Many different conversion processes have been developed for converting solid biomass to bio-oil in a biomass conversion unit. Existing biomass conversion processes include, for example, thermolysis, such as slow pyrolysis and fast pyrolysis, and catalytic thermolysis. Thermolysis is characterized by the thermal decomposition of materials in an oxygen-poor or oxygen-free atmosphere (i.e., significantly less oxygen than required for complete combustion). The liquid product resulting from thermolysis of biomass includes organic materials. In some instances, the liquid product may be separated into an aqueous phase and an organic phase. The organic phase is commonly referred to as bio-oil. Bio-oil may be processed into transportation fuels as well as into hydrocarbon chemicals and/or specialty chemicals.
In addition to liquid reaction products, pyrolysis produces gaseous reaction products and solid reaction products. Gaseous reaction products include carbon dioxide, carbon monoxide, and relatively minor amounts of hydrogen, methane, and ethylene. Solid reaction products include carbonaceous deposits, such as coke and char. Such solids reduce the yield of bio-oil and are largely removed after the converted biomass exits the biomass conversion unit.
In order to maximize the liquid yield, while minimizing the solid and non-condensable gaseous reaction products, thermolysis is conducted at a relatively fast heating rate of the biomass feedstock. For example, the biomass may be rapidly heated between 150 and 600° C. and the reaction time kept short, i.e. on the order of milli-seconds to seconds. Such fast thermolysis results in high yields of primary, non-equilibrium liquids and gases (including valuable chemicals, chemical intermediates, petrochemicals and fuels).
There is a significant incentive to increase the yield of organic liquid products obtained by pyrolysis. To do so, it is necessary to enhance the yield of volatile condensable oily products (e.g., organic liquids) and reduce the levels of coke, char, gases (such as carbon monoxide and carbon dioxide).

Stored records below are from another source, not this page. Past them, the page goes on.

This is an optimization exercise on Yosys and OpenROAD, whose aim is small area, a short achievable clock period and few clock cycles per item, not a production implementation.
RTL that was checked went through simulation tests only; none was proved equivalent to the original.

oak:
==> module div_datapath, before the edit <==
module div_datapath #(
    parameter int NW = 8
) (
    input  logic        clk,
    input  logic        load,
    input  logic        align,
    input  logic        step,
    input  logic [31:0] dividend,
    input  logic [31:0] divisor,
    output logic        last,
    output logic        none,
    output logic [31:0] quotient,
    output logic [31:0] remainder
);
    logic [31:0]   d;       
    logic          nar;     
    logic [31:0]   rem;     
    logic [31:0]   dq;      
    logic [4:0]    cnt;     
    function automatic logic [4:0] lead(input logic [31:0] x);
        logic [15:0] v1; logic [15:0]     p1;
        logic [7:0]  v2; logic [7:0][1:0] p2;
        logic [3:0]  v3; logic [3:0][2:0] p3;
        logic [1:0]  v4; logic [1:0][3:0] p4;
        for (int i = 0; i < 16; i++) begin
            v1[i] = x[2*i+1] | x[2*i];
            p1[i] = x[2*i+1];
        end
        for (int i = 0; i < 8; i++) begin
            v2[i] = v1[2*i+1] | v1[2*i];
            p2[i] = v1[2*i+1] ? {1'b1, p1[2*i+1]} : {1'b0, p1[2*i]};
        end
        for (int i = 0; i < 4; i++) begin
            v3[i] = v2[2*i+1] | v2[2*i];
            p3[i] = v2[2*i+1] ? {1'b1, p2[2*i+1]} : {1'b0, p2[2*i]};
        end
        for (int i = 0; i < 2; i++) begin
            v4[i] = v3[2*i+1] | v3[2*i];
            p4[i] = v3[2*i+1] ? {1'b1, p3[2*i+1]} : {1'b0, p3[2*i]};
        end
        lead = v4[1] ? {1'b1, p4[1]} : {1'b0, p4[0]};
    endfunction
    function automatic logic [31:0] smear(input logic [31:0] x);
        logic [31:0] t;
        t = x;
        t = t | (t >> 1);
        t = t | (t >> 2);
        t = t | (t >> 4);
        t = t | (t >> 8);
        t = t | (t >> 16);
        smear = t;
    endfunction
    function automatic logic [4:0] sub5(input logic [4:0] x, input logic [4:0] y);
        logic [4:0] g, p, c;
        g = x & ~y;                  
        p = x ^ ~y;                  
        c[0] = 1'b1;
        c[1] = g[0] | p[0];
        c[2] = g[1] | (p[1] & g[0]) | (p[1] & p[0]);
        c[3] = g[2] | (p[2] & g[1]) | (p[2] & p[1] & g[0]) | (p[2] & p[1] & p[0]);
        c[4] = g[3] | (p[3] & g[2]) | (p[3] & p[2] & g[1]) | (p[3] & p[2] & p[1] & g[0])
             | (p[3] & p[2] & p[1] & p[0]);
        sub5 = p ^ c;
    endfunction
    logic [4:0]  pa, pb, s;
    logic        bz;
    assign pa   = lead(dividend);
    assign pb   = lead(divisor);
    assign bz   = (divisor == 32'd0);
    assign none = bz | (|(divisor & ~smear(dividend)));
    assign s    = sub5(pa, pb);
    logic [4:0]  ss;
    assign ss = nar ? {cnt[4:1], 1'b1} : cnt;
    logic [31:0] rt [0:5];
    assign rt[0] = {rem[0], rem[31:1]};
    for (genvar i = 0; i < 5; i++) begin : g_rt
        assign rt[i+1] = ss[i] ? {rt[i][(1<<i)-1:0], rt[i][31:(1<<i)]} : rt[i];
    end
    logic [31:0] lowmask;
    assign lowmask = 32'h7FFF_FFFF >> ss;
    logic [32:0] rs;
    logic [33:0] diff;
    logic        qbit;
    assign rs   = {rem, dq[31]};
    assign diff = {1'b0, rs} - {2'b0, d};
    assign qbit = ~diff[33];
    logic [NW+1:0] nrs;
    logic [NW+2:0] e1, e2, e3;
    logic [1:0]    nq;
    logic [NW-1:0] nrem;
    logic [NW+1:0] d3;
    assign d3  = {2'b0, d[NW-1:0]} + {1'b0, d[NW-1:0], 1'b0};
    assign nrs = {rem[NW-1:0], dq[31:30]};
    assign e1  = {1'b0, nrs} - {3'b0, d[NW-1:0]};
    assign e2  = {1'b0, nrs} - {2'b0, d[NW-1:0], 1'b0};
    assign e3  = {1'b0, nrs} - {1'b0, d3};
    always_comb begin
        if (!e3[NW+2])      begin nq = 2'd3; nrem = e3[NW-1:0];  end
        else if (!e2[NW+2]) begin nq = 2'd2; nrem = e2[NW-1:0];  end
        else if (!e1[NW+2]) begin nq = 2'd1; nrem = e1[NW-1:0];  end
        else                begin nq = 2'd0; nrem = nrs[NW-1:0]; end
    end
    always_ff @(posedge clk) begin
        if (load) begin
            d   <= divisor;
            nar <= (divisor[31:NW] == '0);
            rem <= dividend;
            dq  <= {32{bz}};
            cnt <= s;
        end else if (align) begin
            rem <= rt[5] & lowmask;
            dq  <= rt[5] & ~lowmask;
            cnt <= nar ? {1'b0, ss[4:1]} : ss;
        end else if (step) begin
            if (nar) begin
                rem[NW-1:0] <= nrem;
                dq          <= {dq[29:0], nq};
            end else begin
                rem <= qbit ? diff[31:0] : rs[31:0];
                dq  <= {dq[30:0], qbit};
            end
            cnt <= cnt - 5'd1;
        end
    end
    assign last      = (cnt == 5'd0);
    assign quotient  = dq;
    assign remainder = rem;
endmodule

It should be understood that the above-described discussion is provided for illustrative purposes only and is not intended to limit the scope or subject matter of the appended claims or those of any related patent application or patent. Thus, none of the appended claims or claims of any related application or patent should be limited by the above discussion or construed to address, include or exclude each or any of the above-cited features or disadvantages.